Les Considérations sur la grandeur et la décadence des Romains, sont le livre où Montesquieu a le plus approché de la perfection sous le rapport du style. Constamment rapide et pressante, la diction a de la force, de la pureté et de l'élégance. Quelques mots suffisent souvent pour exprimer des vues vastes et profondes. L'histoire romaine, peinte à grands traits dans cet ouvrage peu étendu, se grave facilement dans la mémoire des lecteurs; le tableau des mœursa un coloris comparable à celui de Tacite; les causes secrètes des révolutions importantes sont développées avec une sagacité, et décrites avec une chaleur qui ne peuvent appartenir qu'à un homme de génie.
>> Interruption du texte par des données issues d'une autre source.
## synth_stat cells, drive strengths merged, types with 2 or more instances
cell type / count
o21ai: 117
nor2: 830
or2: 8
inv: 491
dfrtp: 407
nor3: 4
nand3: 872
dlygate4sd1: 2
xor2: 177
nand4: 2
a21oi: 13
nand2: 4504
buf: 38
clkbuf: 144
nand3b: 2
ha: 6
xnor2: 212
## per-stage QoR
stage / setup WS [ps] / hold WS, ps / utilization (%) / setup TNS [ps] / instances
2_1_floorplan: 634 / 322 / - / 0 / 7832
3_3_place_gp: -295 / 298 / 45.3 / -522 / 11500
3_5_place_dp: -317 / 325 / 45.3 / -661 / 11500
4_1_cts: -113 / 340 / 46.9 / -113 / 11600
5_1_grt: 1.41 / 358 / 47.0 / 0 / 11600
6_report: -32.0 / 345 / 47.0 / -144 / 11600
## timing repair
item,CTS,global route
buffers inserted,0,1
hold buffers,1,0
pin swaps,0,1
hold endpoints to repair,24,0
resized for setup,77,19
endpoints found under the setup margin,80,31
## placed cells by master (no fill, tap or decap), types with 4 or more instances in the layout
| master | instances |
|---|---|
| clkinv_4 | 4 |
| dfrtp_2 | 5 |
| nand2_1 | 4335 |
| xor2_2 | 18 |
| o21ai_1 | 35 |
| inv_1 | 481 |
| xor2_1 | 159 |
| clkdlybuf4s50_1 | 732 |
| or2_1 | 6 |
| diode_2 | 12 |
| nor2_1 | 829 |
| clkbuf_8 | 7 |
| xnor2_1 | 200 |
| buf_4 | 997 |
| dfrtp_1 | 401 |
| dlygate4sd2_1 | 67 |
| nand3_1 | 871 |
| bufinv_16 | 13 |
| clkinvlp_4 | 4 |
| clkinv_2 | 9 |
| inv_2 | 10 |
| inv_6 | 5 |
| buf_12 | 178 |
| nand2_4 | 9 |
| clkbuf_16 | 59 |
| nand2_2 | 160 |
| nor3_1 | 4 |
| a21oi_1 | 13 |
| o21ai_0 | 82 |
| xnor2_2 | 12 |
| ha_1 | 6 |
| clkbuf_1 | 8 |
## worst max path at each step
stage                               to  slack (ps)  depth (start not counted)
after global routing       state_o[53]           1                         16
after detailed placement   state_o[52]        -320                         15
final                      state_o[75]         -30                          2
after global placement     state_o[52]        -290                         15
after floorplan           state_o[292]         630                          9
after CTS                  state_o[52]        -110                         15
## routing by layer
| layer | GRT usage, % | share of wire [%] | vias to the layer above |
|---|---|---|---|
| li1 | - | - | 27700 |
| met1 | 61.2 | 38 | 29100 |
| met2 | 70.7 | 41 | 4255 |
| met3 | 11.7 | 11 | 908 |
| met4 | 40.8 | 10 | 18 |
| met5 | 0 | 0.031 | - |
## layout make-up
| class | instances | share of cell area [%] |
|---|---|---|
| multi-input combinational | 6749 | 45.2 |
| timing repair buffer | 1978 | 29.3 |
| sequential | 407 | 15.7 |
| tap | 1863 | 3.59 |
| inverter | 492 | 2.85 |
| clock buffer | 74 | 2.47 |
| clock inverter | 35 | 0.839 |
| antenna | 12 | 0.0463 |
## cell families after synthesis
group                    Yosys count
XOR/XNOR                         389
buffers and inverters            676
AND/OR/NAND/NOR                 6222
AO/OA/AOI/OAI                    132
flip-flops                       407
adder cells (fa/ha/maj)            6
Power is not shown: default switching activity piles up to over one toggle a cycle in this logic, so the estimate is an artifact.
==> config.mk <==
export PLATFORM = sky130hd
export DESIGN_NAME = axis_buf_router
export DESIGN_NICKNAME = d
export VERILOG_FILES = /design/src/rtl/axis_buf_router.sv
export SDC_FILE = /design/constraint.sdc
export NUM_CORES = 1
export LEC_CHECK = 0
export CELL_PAD_IN_SITES_DETAIL_PLACEMENT = 1
export CELL_PAD_IN_SITES_GLOBAL_PLACEMENT = 2
export CORE_AREA = 2 2 203 255
export DETAILED_ROUTE_END_ITERATION = 6
export DIE_AREA = 0 0 205 257
export GPL_TIMING_DRIVEN = 0
export PLACE_DENSITY_LB_ADDON = 0.1
export SYNTH_ARGS = -nofsm -noshare
export SYNTH_HDL_FRONTEND = slang
export SYNTH_SLANG_ARGS = --single-unit
==> constraint.sdc <==
create_clock -name clk -period 2.5 [get_ports clk]
set_clock_uncertainty 0.1 [all_clocks]
set_input_delay 0.5 -clock clk [delete_from_list [all_inputs] [get_ports clk]]
set_output_delay 0.5 -clock clk [all_outputs]
set_load 0.005 [all_outputs]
Montesquieu, ainsi que plusieurs de ses contemporains, faisoit peu de cas de la poésie. Il

croyoit, comme la Motte, que l'on pouvoit faire des poëmes en prose. Le Temple de Gnide, qui eut un grand succès dans le temps, montra le but où l'on peut atteindre, avec beaucoup d'esprit, lorsque d'ailleurs on n'est pas né poëte.

Un homme dont les talens ne se développe-rent que fort tard, étonna l'Europe par une sorte d'éloquence qui paroissoit n'avoir point été connue des écrivains du siècle précédent. La politique, la morale, prirent, sous la plume de J. J. Rousseau, une forme nouvelle ; un attrait invincible attaché à son style, multiplia ses admirateurs et ses partisans ; et l'on ne vit pas, sans étonnement, le philosophe genevois devenir l'idole d'un monde qu'il affectoit de haïr et de mépriser. Les grands de l'État recherchèrent avec empressement l'ennemi déclaré des distinctions honorifiques; toutes les classes de la société s'enthousiasmèrent pour l'adversaire le plus violent des institutions sociales ; et les femmes les plus galantes déifièrent, pour ainsi dire, celui qui parut s'élever avec le moins de ménagement contre les mœurs dépravées du siècle.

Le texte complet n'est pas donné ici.